Kettle Basic Concept Learning

Source: Internet
Author: User

First, understand the development environment and production environment.

For example, after designing a process under Windows or Mac, execute the design file on the machine that was uploaded to the Linux cluster. Then, the work done under Windows is the development environment, and the task is executed on the Linxu machine as a production environment.

Two, kettle conversion

The transformation consists of one or more steps, which are connected by jumping (hop). Jump defines a one-way channel that allows data to flow from one step to another. in kettle, the unit of data is the row, and the data flow is the movement of the data row from one step to another.

Step: Is the basic part of the conversion, appearing as an icon. such as (table input, text file output). Steps to write the data to one or more of the output hops connected to it, and then to the other end of the jump. This indicates that the jump is a line with arrows between the steps, in fact, two steps between, called rowset (rowset), the data row cache. (The size of the rowset can be defined in the conversion)

The data sending of a step can be set to send in turn and copy send; Send data rows sequentially to each output hop; Copy send: All data rows are sent to all output hops. (SHIFT + left mouse button to quickly create a new hop)

In kettle, all the steps are executed in a concurrent manner, and when the conversion is started, all the steps are started at the same time, the data is read from their input hops, and the processed data is written to the output hop until the input hop is no longer in the data, the step is aborted. When all the steps are aborted, the entire conversion is aborted. Data rows: A data row is a collection of 0 to more fields.

Three, kettle work

A job consists of one or more job items, and the job items are executed in some order.

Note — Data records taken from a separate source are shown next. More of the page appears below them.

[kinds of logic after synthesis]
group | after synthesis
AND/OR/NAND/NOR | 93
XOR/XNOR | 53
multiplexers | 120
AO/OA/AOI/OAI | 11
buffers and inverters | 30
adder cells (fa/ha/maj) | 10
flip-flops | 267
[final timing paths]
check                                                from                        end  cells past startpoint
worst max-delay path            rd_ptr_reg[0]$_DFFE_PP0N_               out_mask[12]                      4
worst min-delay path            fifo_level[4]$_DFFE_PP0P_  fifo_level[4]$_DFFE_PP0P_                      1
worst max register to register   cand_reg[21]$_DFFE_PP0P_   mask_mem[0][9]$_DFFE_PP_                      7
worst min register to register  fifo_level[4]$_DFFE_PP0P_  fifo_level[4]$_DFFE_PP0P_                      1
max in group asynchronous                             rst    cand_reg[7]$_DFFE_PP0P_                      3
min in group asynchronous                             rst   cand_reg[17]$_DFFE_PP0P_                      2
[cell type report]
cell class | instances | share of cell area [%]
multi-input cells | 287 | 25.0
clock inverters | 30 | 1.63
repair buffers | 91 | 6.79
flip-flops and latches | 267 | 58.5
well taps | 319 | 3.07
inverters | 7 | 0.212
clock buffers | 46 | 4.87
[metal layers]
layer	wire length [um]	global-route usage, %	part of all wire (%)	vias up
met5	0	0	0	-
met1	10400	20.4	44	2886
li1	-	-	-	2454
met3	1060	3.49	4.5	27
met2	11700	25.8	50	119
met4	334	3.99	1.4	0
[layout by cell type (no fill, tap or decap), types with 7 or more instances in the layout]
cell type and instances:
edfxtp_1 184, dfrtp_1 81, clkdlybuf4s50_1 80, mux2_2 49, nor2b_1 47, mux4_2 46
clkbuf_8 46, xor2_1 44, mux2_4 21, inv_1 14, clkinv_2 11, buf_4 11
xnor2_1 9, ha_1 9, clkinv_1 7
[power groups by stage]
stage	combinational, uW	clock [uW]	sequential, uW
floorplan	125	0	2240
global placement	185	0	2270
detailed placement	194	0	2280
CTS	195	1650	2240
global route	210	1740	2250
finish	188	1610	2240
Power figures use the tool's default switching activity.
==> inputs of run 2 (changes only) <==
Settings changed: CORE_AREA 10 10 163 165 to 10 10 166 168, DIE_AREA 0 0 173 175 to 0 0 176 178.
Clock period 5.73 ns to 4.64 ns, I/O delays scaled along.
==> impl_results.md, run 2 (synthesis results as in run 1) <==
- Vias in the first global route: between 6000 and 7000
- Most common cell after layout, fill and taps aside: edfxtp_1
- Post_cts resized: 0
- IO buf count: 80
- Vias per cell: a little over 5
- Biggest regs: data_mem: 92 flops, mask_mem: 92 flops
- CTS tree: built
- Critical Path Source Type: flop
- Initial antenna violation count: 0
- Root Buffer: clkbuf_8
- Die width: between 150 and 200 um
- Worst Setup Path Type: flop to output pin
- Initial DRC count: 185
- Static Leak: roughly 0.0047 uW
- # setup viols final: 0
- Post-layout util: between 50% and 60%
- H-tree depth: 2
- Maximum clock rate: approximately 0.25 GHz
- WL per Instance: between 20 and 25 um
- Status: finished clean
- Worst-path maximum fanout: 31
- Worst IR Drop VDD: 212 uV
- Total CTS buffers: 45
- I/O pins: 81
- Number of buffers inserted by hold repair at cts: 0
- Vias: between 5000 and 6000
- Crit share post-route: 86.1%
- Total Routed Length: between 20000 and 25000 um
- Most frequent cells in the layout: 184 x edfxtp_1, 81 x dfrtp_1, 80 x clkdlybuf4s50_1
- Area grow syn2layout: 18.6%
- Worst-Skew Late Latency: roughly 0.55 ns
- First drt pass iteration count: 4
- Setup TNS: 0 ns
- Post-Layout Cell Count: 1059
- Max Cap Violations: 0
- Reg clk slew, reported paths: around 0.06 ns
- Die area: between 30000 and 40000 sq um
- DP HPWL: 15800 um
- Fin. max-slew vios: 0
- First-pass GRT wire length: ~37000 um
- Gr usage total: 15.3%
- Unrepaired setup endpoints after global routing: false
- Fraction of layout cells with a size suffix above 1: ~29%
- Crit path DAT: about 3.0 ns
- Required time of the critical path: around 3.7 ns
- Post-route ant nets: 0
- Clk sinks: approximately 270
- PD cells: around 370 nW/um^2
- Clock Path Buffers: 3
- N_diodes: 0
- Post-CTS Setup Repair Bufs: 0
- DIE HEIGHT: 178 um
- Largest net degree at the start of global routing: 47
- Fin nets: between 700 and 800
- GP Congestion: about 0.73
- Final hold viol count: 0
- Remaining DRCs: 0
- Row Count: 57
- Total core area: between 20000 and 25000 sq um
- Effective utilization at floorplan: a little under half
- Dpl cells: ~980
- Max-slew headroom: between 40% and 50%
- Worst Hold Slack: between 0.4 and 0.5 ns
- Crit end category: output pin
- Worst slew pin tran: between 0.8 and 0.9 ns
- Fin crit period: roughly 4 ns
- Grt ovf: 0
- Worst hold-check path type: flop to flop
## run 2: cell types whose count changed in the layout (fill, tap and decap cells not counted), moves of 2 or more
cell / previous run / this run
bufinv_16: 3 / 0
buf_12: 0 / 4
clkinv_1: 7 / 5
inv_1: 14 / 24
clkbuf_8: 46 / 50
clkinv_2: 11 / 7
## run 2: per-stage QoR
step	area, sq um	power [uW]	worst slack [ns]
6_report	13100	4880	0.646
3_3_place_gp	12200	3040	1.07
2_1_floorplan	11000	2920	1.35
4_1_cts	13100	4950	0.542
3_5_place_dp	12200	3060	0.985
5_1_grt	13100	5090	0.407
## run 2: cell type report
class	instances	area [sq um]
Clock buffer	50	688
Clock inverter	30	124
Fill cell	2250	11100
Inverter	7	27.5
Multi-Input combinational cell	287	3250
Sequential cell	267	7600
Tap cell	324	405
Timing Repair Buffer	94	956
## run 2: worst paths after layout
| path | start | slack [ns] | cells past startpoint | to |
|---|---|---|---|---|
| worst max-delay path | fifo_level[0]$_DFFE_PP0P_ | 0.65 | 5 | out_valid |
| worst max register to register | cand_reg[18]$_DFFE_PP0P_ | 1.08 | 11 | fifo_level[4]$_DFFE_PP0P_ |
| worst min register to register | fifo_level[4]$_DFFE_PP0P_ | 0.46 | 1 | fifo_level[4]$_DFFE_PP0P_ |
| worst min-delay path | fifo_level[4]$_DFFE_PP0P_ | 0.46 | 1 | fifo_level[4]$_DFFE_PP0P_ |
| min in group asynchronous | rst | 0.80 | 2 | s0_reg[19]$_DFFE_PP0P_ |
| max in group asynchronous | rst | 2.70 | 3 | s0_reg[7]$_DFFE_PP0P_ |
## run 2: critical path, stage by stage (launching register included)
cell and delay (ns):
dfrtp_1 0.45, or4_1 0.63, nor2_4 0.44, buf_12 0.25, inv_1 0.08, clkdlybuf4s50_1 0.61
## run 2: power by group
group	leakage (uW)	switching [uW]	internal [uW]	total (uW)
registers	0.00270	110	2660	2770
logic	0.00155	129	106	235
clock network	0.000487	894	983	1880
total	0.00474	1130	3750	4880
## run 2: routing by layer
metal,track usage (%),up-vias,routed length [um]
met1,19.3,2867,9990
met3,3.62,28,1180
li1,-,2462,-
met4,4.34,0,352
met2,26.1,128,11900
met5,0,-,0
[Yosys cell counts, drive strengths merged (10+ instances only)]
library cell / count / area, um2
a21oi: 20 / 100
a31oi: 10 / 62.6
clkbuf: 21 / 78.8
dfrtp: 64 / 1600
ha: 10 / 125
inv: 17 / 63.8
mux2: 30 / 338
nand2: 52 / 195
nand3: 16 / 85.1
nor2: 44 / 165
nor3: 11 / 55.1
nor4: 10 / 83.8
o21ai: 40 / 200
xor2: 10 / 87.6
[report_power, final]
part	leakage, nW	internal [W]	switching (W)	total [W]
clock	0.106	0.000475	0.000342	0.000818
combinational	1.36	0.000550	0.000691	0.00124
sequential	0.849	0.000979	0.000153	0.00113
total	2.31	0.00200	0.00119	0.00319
### src/rtl/ntp_clock_select.sv
// Chooses between NTP clock instances A and B: health-driven failover, hold-off
// revert to the preferred source, forced mode and a saturating failover counter.
module ntp_clock_select #(
  parameter int unsigned CNT_W  = 24,
  parameter int unsigned FCNT_W = 16
) (
  input  logic              axi_aclk,
  input  logic              axi_aresetn,
  input  logic              cfg_enable,
  input  logic              cfg_prefer_b,
  input  logic              cfg_force,
  input  logic [CNT_W-1:0]  cfg_holdoff,
  input  logic              cfg_clr_cnt,
  input  logic              sync_ok_a,
  input  logic              pll_locked_a,
  input  logic [63:0]       time_a,
  input  logic              time_upd_a,
  input  logic              sync_ok_b,
  input  logic              pll_locked_b,
  input  logic [63:0]       time_b,
  input  logic              time_upd_b,
  output logic [63:0]       ntp_time,
  output logic              ntp_time_upd,
  output logic              time_valid,
  output logic              sel_b,
  output logic              sel_changed,
  output logic [FCNT_W-1:0] failover_cnt,
  output logic [1:0]        state
);

  typedef enum logic [1:0] {
    NONE  = 2'd0,
    USE_A = 2'd1,
    USE_B = 2'd2
  } state_t;

  state_t             st, st_nxt;
  state_t             pref_st, other_st, alt_st;
  logic [CNT_W-1:0]   hold_cnt, hold_nxt;
  logic               fo_inc;
  logic               sel_nxt;
  logic [FCNT_W-1:0]  fcnt_nxt;
  logic               healthy_a, healthy_b, healthy_pref, healthy_other;
  logic               healthy_cur, healthy_alt;

  assign healthy_a     = sync_ok_a & pll_locked_a;
  assign healthy_b     = sync_ok_b & pll_locked_b;
  assign pref_st       = cfg_prefer_b ? USE_B : USE_A;
  assign other_st      = cfg_prefer_b ? USE_A : USE_B;
  assign healthy_pref  = cfg_prefer_b ? healthy_b : healthy_a;
  assign healthy_other = cfg_prefer_b ? healthy_a : healthy_b;
  // Health of the source in use and of the alternative one.
  assign healthy_cur   = (st == USE_B) ? healthy_b : healthy_a;
  assign healthy_alt   = (st == USE_B) ? healthy_a : healthy_b;
  assign alt_st        = (st == USE_B) ? USE_A : USE_B;

  // Next-state, hold-off and failover decision.
  always_comb begin
    st_nxt   = st;
    hold_nxt = '0;
    fo_inc   = 1'b0;
    if (!cfg_enable) begin
      st_nxt = NONE;
    end else if (cfg_force) begin
      st_nxt = pref_st;
    end else begin
      case (st)
        NONE: begin
          if (healthy_pref)       st_nxt = pref_st;
          else if (healthy_other) st_nxt = other_st;
        end
        default: begin
          if (!healthy_cur) begin
            if (healthy_alt) begin
              st_nxt = alt_st;
              fo_inc = 1'b1;
            end else begin
              st_nxt = NONE;
            end
          end else if (st != pref_st && healthy_pref) begin
            if (hold_cnt >= cfg_holdoff) st_nxt = pref_st;
            else hold_nxt = (&hold_cnt) ? hold_cnt : hold_cnt + CNT_W'(1);
          end
        end
      endcase
    end
  end

  always_comb begin
    sel_nxt = sel_b;
    if (st_nxt == USE_B)      sel_nxt = 1'b1;
    else if (st_nxt == USE_A) sel_nxt = 1'b0;
  end

  // A clear coinciding with a failover leaves exactly that one failover counted.
  always_comb begin
    fcnt_nxt = failover_cnt;
    if (cfg_clr_cnt)                    fcnt_nxt = fo_inc ? FCNT_W'(1) : '0;
    else if (fo_inc && !(&failover_cnt)) fcnt_nxt = failover_cnt + FCNT_W'(1);
  end

  always_ff @(posedge axi_aclk or negedge axi_aresetn) begin
    if (!axi_aresetn) begin
      st           <= NONE;
      hold_cnt     <= '0;
      sel_b        <= 1'b0;
      sel_changed  <= 1'b0;
      failover_cnt <= '0;
    end else begin
      st           <= st_nxt;
      hold_cnt     <= hold_nxt;
      sel_b        <= sel_nxt;
      sel_changed  <= sel_nxt ^ sel_b;
      failover_cnt <= fcnt_nxt;
    end
  end

  // Time path follows the current selection with one cycle of latency.
  always_ff @(posedge axi_aclk or negedge axi_aresetn) begin
    if (!axi_aresetn) begin
      ntp_time     <= '0;
      ntp_time_upd <= 1'b0;
      time_valid   <= 1'b0;
    end else begin
      case (st)
        USE_A: begin
          ntp_time     <= time_a;
          ntp_time_upd <= time_upd_a;
          time_valid   <= healthy_a;
        end
        USE_B: begin
          ntp_time     <= time_b;
          ntp_time_upd <= time_upd_b;
          time_valid   <= healthy_b;
        end
        default: begin
          ntp_time_upd <= 1'b0;
          time_valid   <= 1'b0;
        end
      endcase
    end
  end

  assign state = st;

endmodule

### config.mk
export PLATFORM = sky130hd
export DESIGN_NAME = ntp_clock_select
export DESIGN_NICKNAME = d
export VERILOG_FILES = /design/src/rtl/ntp_clock_select.sv
export SDC_FILE = /design/constraint.sdc
export NUM_CORES = 1
export LEC_CHECK = 0
export ABC_AREA = 0
export CORE_MARGIN = 2
export CORE_UTILIZATION = 30
export DETAILED_ROUTE_END_ITERATION = 8
export GPL_TIMING_DRIVEN = 0
export HOLD_SLACK_MARGIN = 0.03
export SYNTH_ARGS = -nofsm -noshare
export SYNTH_HDL_FRONTEND = slang
export SYNTH_SLANG_ARGS = --single-unit
### constraint.sdc
create_clock -name axi_aclk -period 4.71 [get_ports axi_aclk]
set_clock_uncertainty 0.05 [all_clocks]
set_input_delay 0.7065 -clock axi_aclk [delete_from_list [all_inputs] [get_ports axi_aclk]]
set_output_delay 0.7065 -clock axi_aclk [all_outputs]
set_load 0.02 [all_outputs]
-- Word level (Yosys, flattened, before mapping)
Cells that the tools add are included.
W data, S select, Z words.
- flip-flop bits (word level): 110
- input port bits: 164
- output and inout bits: 86
- add/subtract/negate cells: 2
- $lt $le $gt $ge: 1
- equality and inequality tests: 6
- multiplexer cells: 36
- bitwise logic cells: 3
- reduce and logical (&&, ||, !) cells: 8
- operator list (cell ; number):
    $mux W24 ; 7
    $pmux W64 S2 ; 1
    $mux W16 ; 2
    $add A24 B1 Y24 const B ; 1
    $ge A24 B24 Y1 ; 1
    $mux W2 ; 12
    $reduce_and A24 Y1 ; 1
    $add A16 B1 Y16 const B ; 1
    $reduce_and A16 Y1 ; 1
    $mux W1 ; 12
    $ne A7 B6 Y1 const B ; 1
    $eq A2 B1 Y1 const B ; 2
    $eq A2 B2 Y1 const B ; 2
    $pmux W1 S2 ; 2
    $reduce_bool A2 Y1 ; 2
    $and A1 B1 Y1 ; 2
    $logic_and A1 B1 Y1 ; 2
    $logic_not A2 Y1 ; 1
    $ne A2 B2 Y1 ; 1
    $logic_not A1 Y1 ; 1
    $xor A1 B1 Y1 ; 1

-- Depth between registers and ports, before layout
Gate-level depths: netlist of run 1.
- depth after elaboration: 12
- depth in mapped cells: 11
- depth with buffers taken out: 11

-- Worst setup path before layout of run 1
No wires, ideal clock.
- path type: input port to flip-flop
- start point: input cfg_holdoff[9]
- end point: register sel_b
- setup time: 0.122 ns
- arrival time: 2.759 ns
- required time: 4.538 ns
- path slack: 1.779 ns
- stages on the path: 10
- path through: inv_1 > ha_1 > a21o_1 > a31oi_2 > o311a_2 > a221oi_4 > or2_2 > a221oi_4 > nand4bb_1 > a32o_1
- longest elaborated chain between the ends: 10
- RTL lines (what ; RTL line ; text):
    start, declared ; 12 ; input logic [CNT_W-1:0] cfg_holdoff,
    $ge A24 B24 Y1 (*) ; 81 ; if (hold_cnt >= cfg_holdoff) st_nxt = pref_st;
    $mux W2 (*) ; 81 ;
    $mux W2 (*) ; 80 ; end else if (st != pref_st && healthy_pref) begin
    $mux W2 (*) ; 73 ; if (!healthy_cur) begin
    $mux W2 (*) ; 67 ; case (st)
    $mux W2 (*) ; 64 ; end else if (cfg_force) begin
    $mux W2 (*) ; 62 ; if (!cfg_enable) begin
    $eq A2 B1 Y1 ; 92 ; else if (st_nxt == USE_A) sel_nxt = 1'b0;
    $mux W1 ; 92 ;
    $mux W1 (*) ; 91 ; if (st_nxt == USE_B) sel_nxt = 1'b1;
    net sel_nxt ; 41 ; logic sel_nxt;
    end signal, assigned ; 112 ; sel_b <= sel_nxt;
    end, declared ; 25 ; output logic sel_b,
The timed path passes the listed nets; every way through them passes the cells marked *.
A chain may end at the register's enable or synchronous reset.

-- Worst setup path after layout of run 1
- start point: input cfg_holdoff[21]
- end point: register hold_cnt[1]
- longest elaborated chain between the ends: 7
- RTL lines (what ; RTL line ; text):
    $ge A24 B24 Y1 (*) ; 81 ;
    $mux W24 ; 81 ;
    $mux W24 ; 80 ;
    $mux W24 ; 73 ;
    $mux W24 ; 67 ;
    $mux W24 ; 64 ;
    $mux W24 ; 62 ;
    end signal, assigned ; 111 ; hold_cnt <= hold_nxt;
    end, declared ; 39 ; logic [CNT_W-1:0] hold_cnt, hold_nxt;
Mark *: on every way between the ends. The rest lies on a longest branch, timed or not.
### config.mk
export PLATFORM = sky130hd
export DESIGN_NAME = vga_sync_gen
export DESIGN_NICKNAME = d
export VERILOG_FILES = /design/src/rtl/vga_sync_gen.sv
export SDC_FILE = /design/constraint.sdc
export NUM_CORES = 1
export LEC_CHECK = 0
export ABC_CLOCK_PERIOD_IN_PS = 1900
export CAP_MARGIN = 20
export CELL_PAD_IN_SITES_DETAIL_PLACEMENT = 0
export CELL_PAD_IN_SITES_GLOBAL_PLACEMENT = 1
export CORE_ASPECT_RATIO = 0.8
export CORE_MARGIN = 3
export CORE_UTILIZATION = 40
export CTS_CLUSTER_DIAMETER = 150
export CTS_CLUSTER_SIZE = 28
export DETAILED_ROUTE_END_ITERATION = 8
export PLACE_DENSITY = 0.76
export REMOVE_ABC_BUFFERS = 1
export SKIP_LAST_GASP = 1
export SYNTH_ARGS = -nofsm -noshare
export SYNTH_HDL_FRONTEND = slang
export SYNTH_SLANG_ARGS = --single-unit
export TNS_END_PERCENT = 100
### constraint.sdc
create_clock -name clk -period 1.9 [get_ports clk]
set_input_delay 0.285 -clock clk [delete_from_list [all_inputs] [get_ports clk]]
set_output_delay 0.285 -clock clk [all_outputs]
set_load 0.005 [all_outputs]
### src/rtl/vga_sync_gen.sv
`default_nettype none
// ============================================================================
// Module      : vga_sync_gen
// Description : VGA/DVI timing generator with pixel-clock divider, per-axis
//               sync polarity, frame counter and programmable output delay.
// Revision    : 1.0 - initial release
// ============================================================================
module vga_sync_gen #(
    parameter int   C_CLK_DIV      = 2,
    parameter int   C_PXL_VISIBLE  = 640,
    parameter int   C_PXL_FPORCH   = 16,
    parameter int   C_PXL_SYNCH    = 96,
    parameter int   C_PXL_TOTAL    = 800,
    parameter int   C_LINE_VISIBLE = 480,
    parameter int   C_LINE_FPORCH  = 9,
    parameter int   C_LINE_SYNCH   = 2,
    parameter int   C_LINE_TOTAL   = 520,
    parameter int   C_NB_PXLS      = 10,
    parameter int   C_NB_LINES     = 10,
    parameter int   C_NB_FRAME     = 8,
    parameter logic C_HSYNC_ACT    = 1'b0,
    parameter logic C_VSYNC_ACT    = 1'b0,
    parameter int   C_PIPE_DLY     = 0
) (
    input  logic                  clk,
    input  logic                  rst,
    input  logic                  en_i,
    output logic                  new_pxl_o,
    output logic                  visible_o,
    output logic                  hsync_o,
    output logic                  vsync_o,
    output logic [C_NB_PXLS-1:0]  col_o,
    output logic [C_NB_LINES-1:0] row_o,
    output logic                  new_line_o,
    output logic                  new_frame_o,
    output logic [C_NB_FRAME-1:0] frame_cnt_o
);

    localparam int C_DIV_W  = (C_CLK_DIV > 1) ? $clog2(C_CLK_DIV) : 1;
    localparam int C_CNT_W  = C_NB_PXLS + C_NB_LINES + C_NB_FRAME;
    localparam int C_WORD_W = 6 + C_CNT_W;

    localparam logic [C_DIV_W-1:0]    C_DIV_MAX = C_DIV_W'(C_CLK_DIV - 1);
    localparam logic [C_NB_PXLS-1:0]  C_COL_MAX = C_NB_PXLS'(C_PXL_TOTAL - 1);
    localparam logic [C_NB_PXLS-1:0]  C_COL_VIS = C_NB_PXLS'(C_PXL_VISIBLE);
    localparam logic [C_NB_PXLS-1:0]  C_HS_BEG  = C_NB_PXLS'(C_PXL_VISIBLE + C_PXL_FPORCH);
    localparam logic [C_NB_PXLS-1:0]  C_HS_END  = C_NB_PXLS'(C_PXL_VISIBLE + C_PXL_FPORCH + C_PXL_SYNCH);
    localparam logic [C_NB_LINES-1:0] C_ROW_MAX = C_NB_LINES'(C_LINE_TOTAL - 1);
    localparam logic [C_NB_LINES-1:0] C_ROW_VIS = C_NB_LINES'(C_LINE_VISIBLE);
    localparam logic [C_NB_LINES-1:0] C_VS_BEG  = C_NB_LINES'(C_LINE_VISIBLE + C_LINE_FPORCH);
    localparam logic [C_NB_LINES-1:0] C_VS_END  = C_NB_LINES'(C_LINE_VISIBLE + C_LINE_FPORCH + C_LINE_SYNCH);

    // Output word layout: {new_pxl, new_line, new_frame, visible, hsync, vsync, col, row, frame}
    localparam logic [C_WORD_W-1:0] C_RST_WORD = {4'b0000, ~C_HSYNC_ACT, ~C_VSYNC_ACT, {C_CNT_W{1'b0}}};

    generate
        if (C_CLK_DIV < 1 || C_PIPE_DLY < 0 || C_PIPE_DLY > 15 || C_NB_FRAME < 1 ||
            C_PXL_TOTAL <= C_PXL_VISIBLE + C_PXL_FPORCH + C_PXL_SYNCH ||
            C_LINE_TOTAL <= C_LINE_VISIBLE + C_LINE_FPORCH + C_LINE_SYNCH ||
            (2 ** C_NB_PXLS) < C_PXL_TOTAL || (2 ** C_NB_LINES) < C_LINE_TOTAL) begin : g_bad_params
            $error("vga_sync_gen: invalid timing or counter-width parameters");
        end
    endgenerate

    logic [C_DIV_W-1:0]    div_q, div_d;
    logic [C_NB_PXLS-1:0]  col_q, col_d;
    logic [C_NB_LINES-1:0] row_q, row_d;
    logic [C_NB_FRAME-1:0] frame_q, frame_d;
    logic                  w_tick, w_col_max, w_row_max;
    logic                  w_vis, w_hs, w_vs, w_nl, w_nf;
    logic [C_WORD_W-1:0]   w_dec;
    logic [C_WORD_W-1:0]   pipe_q [0:C_PIPE_DLY];

    always_comb begin
        w_tick    = en_i && (div_q == C_DIV_MAX);
        w_col_max = (col_q == C_COL_MAX);
        w_row_max = (row_q == C_ROW_MAX);
        div_d     = div_q;
        col_d     = col_q;
        row_d     = row_q;
        frame_d   = frame_q;
        if (en_i) begin
            div_d = (div_q == C_DIV_MAX) ? '0 : div_q + 1'b1;
        end
        if (w_tick) begin
            col_d = w_col_max ? '0 : col_q + 1'b1;
            if (w_col_max) begin
                row_d = w_row_max ? '0 : row_q + 1'b1;
                if (w_row_max) begin
                    frame_d = frame_q + 1'b1;
                end
            end
        end
    end

    always_comb begin
        w_vis = (col_q < C_COL_VIS) && (row_q < C_ROW_VIS);
        w_hs  = (col_q >= C_HS_BEG && col_q < C_HS_END) ? C_HSYNC_ACT : ~C_HSYNC_ACT;
        w_vs  = (row_q >= C_VS_BEG && row_q < C_VS_END) ? C_VSYNC_ACT : ~C_VSYNC_ACT;
        w_nl  = w_tick && w_col_max;
        w_nf  = w_nl && w_row_max;
        w_dec = {w_tick, w_nl, w_nf, w_vis, w_hs, w_vs, col_q, row_q, frame_q};
    end

    // Counters are decoded together so every output shares one latency.
    always_ff @(posedge clk) begin
        if (rst) begin
            div_q   <= '0;
            col_q   <= '0;
            row_q   <= '0;
            frame_q <= '0;
            for (int i = 0; i <= C_PIPE_DLY; i++) begin
                pipe_q[i] <= C_RST_WORD;
            end
        end else begin
            div_q     <= div_d;
            col_q     <= col_d;
            row_q     <= row_d;
            frame_q   <= frame_d;
            pipe_q[0] <= w_dec;
            for (int i = 1; i <= C_PIPE_DLY; i++) begin
                pipe_q[i] <= pipe_q[i-1];
            end
        end
    end

    assign {new_pxl_o, new_line_o, new_frame_o, visible_o, hsync_o, vsync_o,
            col_o, row_o, frame_cnt_o} = pipe_q[C_PIPE_DLY];

endmodule
`default_nettype wire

Job item: Similar to the steps in the transformation, the job item is also graphically displayed as an icon. The result object can be passed between the job items. The result object contains rows of data that are not passed in a stream. Instead, wait for a job item to finish executing before passing it to the next job item. By default, all job items are executed serially.

Job jumps: The connection between jobs is called job hopping. The different running results of each job item in the job determine the different execution paths of the job. The operation results of the job item are judged as follows:

1, unconditional execution: The next job item executes regardless of whether the previous job item was executed successfully or not. Logo, black wire, with a lock icon on it

2, when the run result is true: marked as, green wire, with a hook number

3, when the result of the run is false: marked as, red line, there is a red stop icon

Kettle uses a backtracking algorithm to execute all job items. That is, when executing a node of a path in a job, all the child paths of that node are executed sequentially until there are no more sub-paths that can be executed, then the previous node of that node is returned, and the process is repeated.

Note: The jump defined in the job is the control flow, and the jump defined in the transformation is the data stream.

Four, kettle tools

Spoon: Graphical interface tools to quickly design and maintain complex ETL workflows.

Kitchen: command-line tool to run a job

Pan: command-line tools to run transformations

Carte: A lightweight Web server that can be used to perform transformations or jobs remotely

Five, version naming rules

GA (general availability) releases: Stable release version

Release candidates: Candidate versions such as, ...-rcxx

Milestone releases: The latest milestone version, there will be some new features such as, ...-mxx

Nightly builds: Build version, latest version, and most unstable version of the day

Summary: Spoon is the integrated development environment of kettle, that is to say, in spoon design good job or conversion. Jobs and transformations can be performed in the graphical interface, but this is only during the development, testing, and debugging phases. Once the development is complete, it needs to be deployed to the actual running environment, which is rarely used during the deployment phase of spoon.

Kettle Basic Concept Learning

Contact Us

The content source of this page is from Internet, which doesn't represent Alibaba Cloud's opinion; products and services mentioned on that page don't have any relationship with Alibaba Cloud. If the content of the page makes you feel confusing, please write us an email, we will handle the problem within 5 days after receiving your email.

If you find any instances of plagiarism from the community, please send an email to: info-contact@alibabacloud.com and provide relevant evidence. A staff member will contact you within 5 working days.

A Free Trial That Lets You Build Big!

Start building with 50+ products and up to 12 months usage for Elastic Compute Service

  • Sales Support

    1 on 1 presale consultation

  • After-Sales Support

    24/7 Technical Support 6 Free Tickets per Quarter Faster Response

  • Alibaba Cloud offers highly flexible support services tailored to meet your exact needs.